▶ **HOW TO COMPLETE THIS TASK**
Your answer should be the lines below from the one with "parameter int WIDTH" to the one with "per leaf buffer", both included, given again exactly and with nothing added.

▶ **INPUT MATERIAL**
————————

Background: an optimization exercise with open tools, aiming at small area and a short achievable clock period. Do not read the settings as production practice. The RTL was checked by simulation tests, not by an equivalence proof against the original design. No activity file was given, so power comes from the tool's default toggle rates.

Design sync_fifo, start of the top module:
module sync_fifo #(
    parameter int WIDTH     = sync_fifo_pkg::DEF_WIDTH,
    parameter int DEPTH     = sync_fifo_pkg::DEF_DEPTH,
    parameter int AFULL_TH  = DEPTH - 4,
    parameter int AEMPTY_TH = 4
) (
    input  logic                       clk,
    input  logic                       m_rst,
    input  logic                       w_valid,
    input  logic [WIDTH-1:0]           w_data,
    output logic                       w_ready,
    input  logic                       r_valid,
    output logic [WIDTH-1:0]           r_data,
    output logic                       r_data_valid,
    output logic                       full,
    output logic                       empty,
    output logic                       almost_full,
    output logic                       almost_empty,
    output logic [sync_fifo_pkg::clog2(DEPTH):0]      level,
    output logic                       overflow,
    output logic                       underflow
);
Size in the first run: roughly 4,100 cells after synthesis, roughly 2,200 flip-flops, roughly 79,000 µm² of cells after synthesis.
Settings: LEC_CHECK=0, CAP_MARGIN=20, CORE_MARGIN=2, CORE_UTILIZATION=55, SETUP_SLACK_MARGIN=2.5, SLEW_MARGIN=20, SYNTH_HIERARCHICAL=1, SYNTH_MINIMUM_KEEP_SIZE=0, TNS_END_PERCENT=10; clock period 4.5 ns.
standard.sh (not shown) runs the stock make flow with config.mk's settings and CLKGATE_MAP_FILE= SYNTH_SCRIPT=/design/flow/synth_recipe.tcl, a recipe that flattens the netlist after the stock synthesis.
==> flow/flow/run.sh <==
#!/bin/bash
# Standard layout (the standard.sh) with two changes:
#  - flow/move.tcl runs before detailed placement: each port buffer is resized,
#    each register that drives an output port (with any inverter between
#    them) is moved next to that port's output buffer at its 4x drive, and
#    every NAND4 gate that drives a long net is upsized;
#    detailed placement then legalises them as usual.
#  - clock tree synthesis clusters up to 25 sinks within 100 um per leaf buffer
#    and inserts no dummy loads.
set -euo pipefail
W=$(pwd)
bash standard.sh \
  PRE_DETAIL_PLACE_TCL="$W/flow/move.tcl" \
  "CTS_ARGS=-sink_clustering_enable -repair_clock_nets -sink_clustering_size 25 -sink_clustering_max_diameter 100 -dont_use_dummy_load" \
  finish > "$W/standard_flow.log" 2>&1
==> flow/flow/move.tcl <==
# Runs inside ORFS detail_place.tcl (PRE_DETAIL_PLACE_TCL hook), design loaded.
# 1. Resize every port buffer (input and output): a stronger buffer for the
#    control inputs and the outputs, a 4x buffer for the w_data inputs.
# 2. Move each flip-flop that drives an output port (directly or through
#    buffers/inverters) and the cells between them onto the output buffer's
#    location, at its strongest drive; detailed placement then legalises them.
# 3. Upsize NAND4 gates that drive long nets (see below).
proc driver_inst {net} {
  foreach it [$net getITerms] {
    if {[$it isOutputSignal]} { return [$it getInst] }
  }
  return ""
}
proc input_net {inst} {
  foreach it [$inst getITerms] {
    if {[$it isInputSignal] && [$it getNet] ne "NULL"} { return [$it getNet] }
  }
  return ""
}
set db [ord::get_db]
set block [ord::get_db_block]
set in_buf [$db findMaster sky130_fd_sc_hd__buf_8]
set out_buf [$db findMaster sky130_fd_sc_hd__buf_6]
set data_buf [$db findMaster sky130_fd_sc_hd__buf_4]
set moved 0
set sized 0
foreach bterm [$block getBTerms] {
  set net [$bterm getNet]
  if {$net eq "NULL"} { continue }
  if {[$net getSigType] eq "CLOCK"} { continue }
  if {[$bterm getIoType] eq "INPUT"} {
    set loads {}
    foreach it [$net getITerms] { lappend loads [$it getInst] }
    if {[llength $loads] == 1} {
      set b [lindex $loads 0]
      if {[string match "*__buf_*" [[$b getMaster] getName]] || [string match "*dlybuf*" [[$b getMaster] getName]] || [string match "*dlygate*" [[$b getMaster] getName]]} {
        # Data inputs feed only register D pins and have slack: a smaller buffer.
        if {[string match "w_data*" [$bterm getName]]} {
          $b swapMaster $data_buf
        } else {
          $b swapMaster $in_buf
        }
        incr sized
      }
    }
    continue
  }
  if {[$bterm getIoType] ne "OUTPUT"} { continue }
  set obuf [driver_inst $net]
  if {$obuf eq ""} { continue }
  set oname [[$obuf getMaster] getName]
  if {[string match "*__buf_*" $oname] || [string match "*dlybuf*" $oname] || [string match "*dlygate*" $oname]} {
    $obuf swapMaster $out_buf
    incr sized
  }
  lassign [$obuf getLocation] x y
  set inst $obuf
  set chain {}
  for {set k 0} {$k < 4} {incr k} {
    set n [input_net $inst]
    if {$n eq ""} { break }
    set d [driver_inst $n]
    if {$d eq ""} { break }
    set mname [[$d getMaster] getName]
    if {[string match "*__df*" $mname]} {
      foreach c $chain { $c setLocation $x $y }
      $d setLocation $x $y
      # Strongest drive of the same register type.
      if {[regexp {^(sky130_fd_sc_hd__df[a-z]+)_[12]$} $mname -> base]} {
        set m4 [$db findMaster ${base}_4]
        if {$m4 ne "NULL" && $m4 ne ""} { $d swapMaster $m4 }
      }
      incr moved
      puts "move: [$d getName] ($mname) -> $x $y for [$bterm getName] via [llength $chain] cells"
      break
    }
    if {![string match "*buf*" $mname] && ![string match "*inv*" $mname]} { break }
    lappend chain $d
    set inst $d
  }
}
puts "move: resized $sized port buffers, moved $moved output flip-flops"

# 3. The read port's NAND4 gates drive the longest wires of the read path
#    (from each group of words to the bit's final OR): size each NAND4 by the
#    span of the net it drives in the global placement (half-perimeter of the
#    pins' bounding box): 2x drive above 40 um, 4x drive above 120 um.
set n4_2 [$db findMaster sky130_fd_sc_hd__nand4_2]
set n4_4 [$db findMaster sky130_fd_sc_hd__nand4_4]
set up2 0
set up4 0
foreach inst [$block getInsts] {
  if {[[$inst getMaster] getName] ne "sky130_fd_sc_hd__nand4_1"} { continue }
  set onet ""
  foreach it [$inst getITerms] { if {[$it isOutputSignal]} { set onet [$it getNet] } }
  if {$onet eq "" || $onet eq "NULL"} { continue }
  lassign [$inst getLocation] x0 y0
  set x1 $x0
  set y1 $y0
  foreach it [$onet getITerms] {
    lassign [[$it getInst] getLocation] x y
    if {$x < $x0} { set x0 $x }
    if {$x > $x1} { set x1 $x }
    if {$y < $y0} { set y0 $y }
    if {$y > $y1} { set y1 $y }
  }
  set hpwl [expr {($x1 - $x0 + $y1 - $y0) / double([$block getDbUnitsPerMicron])}]
  if {$hpwl > 120} {
    $inst swapMaster $n4_4
    incr up4
  } elseif {$hpwl > 40} {
    $inst swapMaster $n4_2
    incr up2
  }
}
puts "move: upsized NAND4 gates: $up2 to 2x, $up4 to 4x"
Edit:
--- a/flow/flow/run.sh
+++ b/flow/flow/run.sh
@@ -2,5 +2,5 @@
 # Standard layout (the standard.sh) with two changes:
-#  - flow/move.tcl runs before detailed placement: each port buffer is resized,
-#    each register that drives an output port (with any inverter between
-#    them) is moved next to that port's output buffer at its 4x drive, and
+#  - flow/move.tcl runs before detailed placement: each port buffer is resized
+#    to a stronger buffer, each register that drives an output port (with any
+#    inverter between them) is moved next to that port's output buffer, and
 #    every NAND4 gate that drives a long net is upsized;
--- a/flow/flow/move.tcl
+++ b/flow/flow/move.tcl
@@ -1,7 +1,6 @@
 # Runs inside ORFS detail_place.tcl (PRE_DETAIL_PLACE_TCL hook), design loaded.
-# 1. Resize every port buffer (input and output): a stronger buffer for the
-#    control inputs and the outputs, a 4x buffer for the w_data inputs.
+# 1. Resize every port buffer (input and output) to a stronger buffer.
 # 2. Move each flip-flop that drives an output port (directly or through
 #    buffers/inverters) and the cells between them onto the output buffer's
-#    location, at its strongest drive; detailed placement then legalises them.
+#    location; detailed placement then legalises them.
 # 3. Upsize NAND4 gates that drive long nets (see below).
@@ -23,3 +22,2 @@
 set out_buf [$db findMaster sky130_fd_sc_hd__buf_6]
-set data_buf [$db findMaster sky130_fd_sc_hd__buf_4]
 set moved 0
@@ -36,8 +34,3 @@
       if {[string match "*__buf_*" [[$b getMaster] getName]] || [string match "*dlybuf*" [[$b getMaster] getName]] || [string match "*dlygate*" [[$b getMaster] getName]]} {
-        # Data inputs feed only register D pins and have slack: a smaller buffer.
-        if {[string match "w_data*" [$bterm getName]]} {
-          $b swapMaster $data_buf
-        } else {
-          $b swapMaster $in_buf
-        }
+        $b swapMaster $in_buf
         incr sized
@@ -67,7 +60,2 @@
       $d setLocation $x $y
-      # Strongest drive of the same register type.
-      if {[regexp {^(sky130_fd_sc_hd__df[a-z]+)_[12]$} $mname -> base]} {
-        set m4 [$db findMaster ${base}_4]
-        if {$m4 ne "NULL" && $m4 ne ""} { $d swapMaster $m4 }
-      }
       incr moved
CORE_UTILIZATION = 60   (was 55)
Total power falls slightly.
Combinational power falls by a few percent.
Clock-buffer cell count does not change.
Die area falls by a little under a tenth.
Sequential share of layout area increases by 0.37 points.
First-iteration DRC count came out higher by a few percent.
Synthesized area stays the same.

————————

▶ **SOLUTION BELOW**
    parameter int WIDTH     = sync_fifo_pkg::DEF_WIDTH,
    parameter int DEPTH     = sync_fifo_pkg::DEF_DEPTH,
    parameter int AFULL_TH  = DEPTH - 4,
    parameter int AEMPTY_TH = 4
) (
    input  logic                       clk,
    input  logic                       m_rst,
    input  logic                       w_valid,
    input  logic [WIDTH-1:0]           w_data,
    output logic                       w_ready,
    input  logic                       r_valid,
    output logic [WIDTH-1:0]           r_data,
    output logic                       r_data_valid,
    output logic                       full,
    output logic                       empty,
    output logic                       almost_full,
    output logic                       almost_empty,
    output logic [sync_fifo_pkg::clog2(DEPTH):0]      level,
    output logic                       overflow,
    output logic                       underflow
);
Size in the first run: roughly 4,100 cells after synthesis, roughly 2,200 flip-flops, roughly 79,000 µm² of cells after synthesis.
Settings: LEC_CHECK=0, CAP_MARGIN=20, CORE_MARGIN=2, CORE_UTILIZATION=55, SETUP_SLACK_MARGIN=2.5, SLEW_MARGIN=20, SYNTH_HIERARCHICAL=1, SYNTH_MINIMUM_KEEP_SIZE=0, TNS_END_PERCENT=10; clock period 4.5 ns.
standard.sh (not shown) runs the stock make flow with config.mk's settings and CLKGATE_MAP_FILE= SYNTH_SCRIPT=/design/flow/synth_recipe.tcl, a recipe that flattens the netlist after the stock synthesis.
==> flow/flow/run.sh <==
#!/bin/bash
# Standard layout (the standard.sh) with two changes:
#  - flow/move.tcl runs before detailed placement: each port buffer is resized,
#    each register that drives an output port (with any inverter between
#    them) is moved next to that port's output buffer at its 4x drive, and
#    every NAND4 gate that drives a long net is upsized;
#    detailed placement then legalises them as usual.
#  - clock tree synthesis clusters up to 25 sinks within 100 um per leaf buffer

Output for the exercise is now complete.